ROSCOE, Paul (Maine)
THE PROBLEM WITH POLITIES: THEORETICAL ASPECTS OF UNITS AND UNIFICATION

Notwithstanding the importance of the project and the enormous anthropological literature on globalizing processes, attempts to forecast the future of planetary globalization are few, largely empirical, and focused primarily on polities - their number, their areas, or their periodicity. As important as these attempts are, their authors readily concede that they are also crude. This paper seeks to theorize and expand these discussions, focusing in particular on power rather than just polities, and on the natures and properties of different globalizing institutions.
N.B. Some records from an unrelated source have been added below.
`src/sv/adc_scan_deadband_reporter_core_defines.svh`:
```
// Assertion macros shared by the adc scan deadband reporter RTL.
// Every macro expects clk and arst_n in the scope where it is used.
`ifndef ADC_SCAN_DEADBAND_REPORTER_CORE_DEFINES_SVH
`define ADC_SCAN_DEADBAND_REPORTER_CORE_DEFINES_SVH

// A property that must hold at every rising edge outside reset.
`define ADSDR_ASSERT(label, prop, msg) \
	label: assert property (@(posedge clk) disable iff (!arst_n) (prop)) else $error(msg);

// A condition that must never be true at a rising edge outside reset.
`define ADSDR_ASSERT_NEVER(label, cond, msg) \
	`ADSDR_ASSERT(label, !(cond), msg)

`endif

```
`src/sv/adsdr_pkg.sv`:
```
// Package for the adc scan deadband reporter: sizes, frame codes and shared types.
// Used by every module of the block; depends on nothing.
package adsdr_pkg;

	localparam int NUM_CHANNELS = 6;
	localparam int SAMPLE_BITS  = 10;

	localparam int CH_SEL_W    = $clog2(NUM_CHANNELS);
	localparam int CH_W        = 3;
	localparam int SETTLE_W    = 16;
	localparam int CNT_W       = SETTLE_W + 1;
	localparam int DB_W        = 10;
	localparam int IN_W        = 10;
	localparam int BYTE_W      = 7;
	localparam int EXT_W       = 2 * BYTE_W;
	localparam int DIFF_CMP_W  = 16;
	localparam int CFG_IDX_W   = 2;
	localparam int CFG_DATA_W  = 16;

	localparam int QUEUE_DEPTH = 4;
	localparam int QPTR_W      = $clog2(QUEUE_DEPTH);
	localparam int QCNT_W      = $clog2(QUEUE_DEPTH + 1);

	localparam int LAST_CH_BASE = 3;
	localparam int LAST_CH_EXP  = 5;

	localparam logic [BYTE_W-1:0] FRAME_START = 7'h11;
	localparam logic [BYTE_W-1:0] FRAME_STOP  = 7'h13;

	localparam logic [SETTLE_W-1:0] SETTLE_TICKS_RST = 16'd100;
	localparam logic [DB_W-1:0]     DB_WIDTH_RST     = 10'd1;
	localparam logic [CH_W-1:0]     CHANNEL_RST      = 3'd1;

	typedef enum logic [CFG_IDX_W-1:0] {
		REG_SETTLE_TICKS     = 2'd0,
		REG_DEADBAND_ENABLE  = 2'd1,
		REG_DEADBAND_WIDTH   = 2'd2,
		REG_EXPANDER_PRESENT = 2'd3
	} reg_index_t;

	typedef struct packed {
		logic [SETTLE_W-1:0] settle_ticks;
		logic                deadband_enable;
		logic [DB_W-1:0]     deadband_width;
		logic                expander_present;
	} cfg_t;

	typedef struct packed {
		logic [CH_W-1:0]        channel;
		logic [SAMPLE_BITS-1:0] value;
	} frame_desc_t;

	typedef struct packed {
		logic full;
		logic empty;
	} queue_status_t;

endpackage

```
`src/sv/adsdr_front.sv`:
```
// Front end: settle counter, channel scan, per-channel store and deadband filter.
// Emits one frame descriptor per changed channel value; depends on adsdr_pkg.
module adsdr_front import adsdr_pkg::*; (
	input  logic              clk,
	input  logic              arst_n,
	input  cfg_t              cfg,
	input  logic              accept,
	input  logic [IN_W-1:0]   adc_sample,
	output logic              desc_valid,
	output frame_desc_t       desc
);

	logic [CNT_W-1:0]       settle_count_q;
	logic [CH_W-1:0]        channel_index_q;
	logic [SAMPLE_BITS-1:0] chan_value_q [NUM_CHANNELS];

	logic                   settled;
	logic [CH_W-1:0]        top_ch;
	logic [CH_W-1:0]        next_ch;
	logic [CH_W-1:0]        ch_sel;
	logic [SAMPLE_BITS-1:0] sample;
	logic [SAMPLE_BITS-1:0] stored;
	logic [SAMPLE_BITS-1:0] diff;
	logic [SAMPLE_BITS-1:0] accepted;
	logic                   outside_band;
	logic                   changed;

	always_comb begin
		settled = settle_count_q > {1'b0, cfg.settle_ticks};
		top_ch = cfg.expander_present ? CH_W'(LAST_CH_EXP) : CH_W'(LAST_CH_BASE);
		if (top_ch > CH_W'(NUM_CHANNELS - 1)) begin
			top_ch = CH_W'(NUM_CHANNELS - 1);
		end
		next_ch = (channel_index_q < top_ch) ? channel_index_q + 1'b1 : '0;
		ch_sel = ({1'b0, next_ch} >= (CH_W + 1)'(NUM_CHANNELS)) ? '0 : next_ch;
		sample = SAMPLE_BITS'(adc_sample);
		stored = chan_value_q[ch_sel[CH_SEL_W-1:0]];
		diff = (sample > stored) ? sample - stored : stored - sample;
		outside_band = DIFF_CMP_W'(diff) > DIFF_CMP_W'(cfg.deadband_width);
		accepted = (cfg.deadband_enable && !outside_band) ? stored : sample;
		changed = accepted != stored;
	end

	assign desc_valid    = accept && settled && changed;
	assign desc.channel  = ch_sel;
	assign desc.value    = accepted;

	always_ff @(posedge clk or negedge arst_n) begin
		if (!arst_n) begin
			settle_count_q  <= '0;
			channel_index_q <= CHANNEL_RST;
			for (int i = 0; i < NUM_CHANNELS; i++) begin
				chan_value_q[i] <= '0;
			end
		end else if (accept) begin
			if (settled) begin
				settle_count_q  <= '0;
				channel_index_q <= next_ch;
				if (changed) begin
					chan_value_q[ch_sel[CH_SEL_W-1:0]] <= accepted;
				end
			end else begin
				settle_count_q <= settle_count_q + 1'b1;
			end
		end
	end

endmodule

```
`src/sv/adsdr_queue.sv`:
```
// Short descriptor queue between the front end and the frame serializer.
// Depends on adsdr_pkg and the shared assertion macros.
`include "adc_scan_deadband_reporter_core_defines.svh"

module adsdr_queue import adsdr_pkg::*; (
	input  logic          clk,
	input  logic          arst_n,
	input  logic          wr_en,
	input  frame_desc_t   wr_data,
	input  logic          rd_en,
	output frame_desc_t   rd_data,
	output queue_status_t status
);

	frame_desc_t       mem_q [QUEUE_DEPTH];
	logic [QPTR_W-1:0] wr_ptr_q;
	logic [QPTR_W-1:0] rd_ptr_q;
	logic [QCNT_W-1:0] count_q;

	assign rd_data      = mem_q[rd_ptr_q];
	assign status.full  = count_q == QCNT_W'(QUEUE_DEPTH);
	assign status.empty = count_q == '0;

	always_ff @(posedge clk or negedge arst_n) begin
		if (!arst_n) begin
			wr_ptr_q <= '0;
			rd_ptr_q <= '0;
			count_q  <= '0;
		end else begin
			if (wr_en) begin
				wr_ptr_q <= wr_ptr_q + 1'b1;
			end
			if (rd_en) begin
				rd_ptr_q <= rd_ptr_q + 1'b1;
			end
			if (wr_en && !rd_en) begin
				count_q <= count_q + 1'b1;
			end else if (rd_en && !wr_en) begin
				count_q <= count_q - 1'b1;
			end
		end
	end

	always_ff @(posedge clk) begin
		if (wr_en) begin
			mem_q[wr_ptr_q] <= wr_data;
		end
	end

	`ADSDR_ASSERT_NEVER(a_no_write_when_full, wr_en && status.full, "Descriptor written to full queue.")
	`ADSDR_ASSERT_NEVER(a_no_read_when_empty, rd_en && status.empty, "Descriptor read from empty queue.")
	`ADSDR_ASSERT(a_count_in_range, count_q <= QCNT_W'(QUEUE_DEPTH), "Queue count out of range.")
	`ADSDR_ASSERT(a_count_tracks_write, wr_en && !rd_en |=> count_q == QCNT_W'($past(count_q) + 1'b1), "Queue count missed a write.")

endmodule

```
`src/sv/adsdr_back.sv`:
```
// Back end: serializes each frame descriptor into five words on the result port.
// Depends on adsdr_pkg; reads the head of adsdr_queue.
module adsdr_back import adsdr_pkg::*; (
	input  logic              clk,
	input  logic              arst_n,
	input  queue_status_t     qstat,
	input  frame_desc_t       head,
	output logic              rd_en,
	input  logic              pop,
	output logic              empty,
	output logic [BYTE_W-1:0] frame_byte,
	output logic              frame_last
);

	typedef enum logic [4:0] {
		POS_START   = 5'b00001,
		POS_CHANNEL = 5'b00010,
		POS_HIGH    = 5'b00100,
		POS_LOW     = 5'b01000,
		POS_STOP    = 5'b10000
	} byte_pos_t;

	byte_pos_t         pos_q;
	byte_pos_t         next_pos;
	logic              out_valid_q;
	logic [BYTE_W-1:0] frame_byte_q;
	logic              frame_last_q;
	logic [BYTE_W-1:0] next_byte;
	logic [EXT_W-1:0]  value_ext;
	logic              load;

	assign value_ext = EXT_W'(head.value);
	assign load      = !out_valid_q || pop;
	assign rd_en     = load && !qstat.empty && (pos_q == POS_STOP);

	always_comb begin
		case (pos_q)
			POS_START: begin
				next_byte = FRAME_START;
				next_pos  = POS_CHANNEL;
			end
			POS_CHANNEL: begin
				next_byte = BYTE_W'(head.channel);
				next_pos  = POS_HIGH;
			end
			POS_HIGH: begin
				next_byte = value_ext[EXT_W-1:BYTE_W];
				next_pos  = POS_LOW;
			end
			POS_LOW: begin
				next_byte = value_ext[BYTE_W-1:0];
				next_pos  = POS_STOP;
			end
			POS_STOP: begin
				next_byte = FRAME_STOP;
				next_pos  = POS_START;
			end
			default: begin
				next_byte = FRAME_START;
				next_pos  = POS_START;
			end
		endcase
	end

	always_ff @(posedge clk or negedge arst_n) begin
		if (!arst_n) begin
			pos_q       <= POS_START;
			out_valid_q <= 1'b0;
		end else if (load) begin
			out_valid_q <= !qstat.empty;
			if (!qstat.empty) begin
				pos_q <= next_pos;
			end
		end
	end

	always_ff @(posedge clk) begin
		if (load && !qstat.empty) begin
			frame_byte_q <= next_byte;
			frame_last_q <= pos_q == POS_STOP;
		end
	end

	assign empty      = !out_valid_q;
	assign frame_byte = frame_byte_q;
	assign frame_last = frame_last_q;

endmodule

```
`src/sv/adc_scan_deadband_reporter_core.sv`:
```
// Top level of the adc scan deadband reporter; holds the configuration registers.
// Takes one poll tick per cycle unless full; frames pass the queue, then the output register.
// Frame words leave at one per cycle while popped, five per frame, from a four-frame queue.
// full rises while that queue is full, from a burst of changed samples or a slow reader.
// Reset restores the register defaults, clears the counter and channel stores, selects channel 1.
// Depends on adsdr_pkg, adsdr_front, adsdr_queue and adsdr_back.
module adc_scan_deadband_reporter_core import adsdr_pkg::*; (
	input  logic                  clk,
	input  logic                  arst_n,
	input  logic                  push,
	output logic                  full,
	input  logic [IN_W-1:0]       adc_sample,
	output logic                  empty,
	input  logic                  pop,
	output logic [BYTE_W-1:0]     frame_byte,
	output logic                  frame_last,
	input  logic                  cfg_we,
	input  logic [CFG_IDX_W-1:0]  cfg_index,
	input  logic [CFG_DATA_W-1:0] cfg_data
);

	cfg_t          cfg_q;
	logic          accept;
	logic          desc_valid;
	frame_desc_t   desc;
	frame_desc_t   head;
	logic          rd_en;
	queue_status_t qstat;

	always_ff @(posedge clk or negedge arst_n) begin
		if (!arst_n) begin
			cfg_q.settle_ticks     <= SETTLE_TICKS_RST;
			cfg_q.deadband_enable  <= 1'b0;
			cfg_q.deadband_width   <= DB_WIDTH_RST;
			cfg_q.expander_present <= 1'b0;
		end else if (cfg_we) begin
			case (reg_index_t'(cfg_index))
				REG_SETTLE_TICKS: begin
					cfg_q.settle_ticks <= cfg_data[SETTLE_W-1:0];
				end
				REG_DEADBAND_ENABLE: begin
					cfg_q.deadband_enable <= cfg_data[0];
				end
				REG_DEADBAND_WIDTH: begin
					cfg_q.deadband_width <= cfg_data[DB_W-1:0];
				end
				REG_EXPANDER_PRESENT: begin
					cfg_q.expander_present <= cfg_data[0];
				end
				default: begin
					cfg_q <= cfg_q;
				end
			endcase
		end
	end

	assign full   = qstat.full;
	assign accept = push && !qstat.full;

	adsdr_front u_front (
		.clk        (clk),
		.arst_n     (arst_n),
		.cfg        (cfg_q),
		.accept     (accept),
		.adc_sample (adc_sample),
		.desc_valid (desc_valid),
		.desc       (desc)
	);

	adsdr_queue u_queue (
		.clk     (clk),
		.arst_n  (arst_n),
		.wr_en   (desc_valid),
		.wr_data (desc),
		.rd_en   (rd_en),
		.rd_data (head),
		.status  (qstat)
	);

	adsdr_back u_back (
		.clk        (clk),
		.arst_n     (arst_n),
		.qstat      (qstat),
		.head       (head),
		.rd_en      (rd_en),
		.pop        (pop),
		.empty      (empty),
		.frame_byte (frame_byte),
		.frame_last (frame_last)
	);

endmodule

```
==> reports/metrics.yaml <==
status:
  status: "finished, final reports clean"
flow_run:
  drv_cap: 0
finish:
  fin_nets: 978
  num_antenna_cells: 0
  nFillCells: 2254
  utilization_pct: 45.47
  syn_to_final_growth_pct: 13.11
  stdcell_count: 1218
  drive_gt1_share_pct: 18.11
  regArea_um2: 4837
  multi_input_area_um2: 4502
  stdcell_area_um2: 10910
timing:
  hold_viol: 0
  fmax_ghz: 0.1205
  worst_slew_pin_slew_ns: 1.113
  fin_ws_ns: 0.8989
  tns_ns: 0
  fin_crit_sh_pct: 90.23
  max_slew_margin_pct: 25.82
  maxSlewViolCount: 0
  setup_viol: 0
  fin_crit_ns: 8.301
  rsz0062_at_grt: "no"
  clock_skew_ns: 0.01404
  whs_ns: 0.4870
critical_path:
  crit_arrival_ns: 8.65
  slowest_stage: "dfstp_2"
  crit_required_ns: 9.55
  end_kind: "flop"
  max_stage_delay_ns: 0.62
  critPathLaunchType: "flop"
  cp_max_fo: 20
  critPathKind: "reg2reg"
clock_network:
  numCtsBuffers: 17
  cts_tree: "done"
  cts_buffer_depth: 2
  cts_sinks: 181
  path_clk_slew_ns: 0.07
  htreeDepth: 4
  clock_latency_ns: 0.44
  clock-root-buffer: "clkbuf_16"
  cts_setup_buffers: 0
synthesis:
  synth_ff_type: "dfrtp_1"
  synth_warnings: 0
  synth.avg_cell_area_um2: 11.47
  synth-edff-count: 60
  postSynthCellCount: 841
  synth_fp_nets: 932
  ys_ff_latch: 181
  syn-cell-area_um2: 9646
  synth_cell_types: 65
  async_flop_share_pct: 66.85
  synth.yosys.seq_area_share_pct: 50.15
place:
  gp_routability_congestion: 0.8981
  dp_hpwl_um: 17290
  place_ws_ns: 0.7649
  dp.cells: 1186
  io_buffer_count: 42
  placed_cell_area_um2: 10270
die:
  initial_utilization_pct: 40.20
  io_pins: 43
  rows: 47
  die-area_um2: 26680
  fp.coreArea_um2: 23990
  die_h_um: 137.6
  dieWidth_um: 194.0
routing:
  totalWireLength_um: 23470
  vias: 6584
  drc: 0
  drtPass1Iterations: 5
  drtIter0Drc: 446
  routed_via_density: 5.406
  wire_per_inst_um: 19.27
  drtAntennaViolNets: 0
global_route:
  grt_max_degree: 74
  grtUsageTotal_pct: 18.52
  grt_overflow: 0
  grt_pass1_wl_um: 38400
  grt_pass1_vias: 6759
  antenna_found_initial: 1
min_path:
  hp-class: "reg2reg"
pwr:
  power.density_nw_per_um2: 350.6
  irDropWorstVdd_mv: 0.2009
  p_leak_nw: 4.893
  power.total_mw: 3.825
A polity is not simply a hierarchy under apical control; indeed, the apex may exert very limited control--witness the UN's control over its component nations. Rather, polities are a dynamic product of what Giddens has called the dialectic of control, a process that results in a hierarchy of clouds (or pools) of power, so to speak. Also, global unification proceeds simultaneously along several dimensions, which, though obviously linked in practice, are separable analytically: the politico-military, the economic, and the ideological (both religious and secular). Thus, it could be argued, flows of global capital furnish multinational corporations with a more efficient control over many aspects of international life than the politico-military activities of nation-states. To conclude, the paper discusses some of the implications of these complexities for our empirical attempts to project the global future.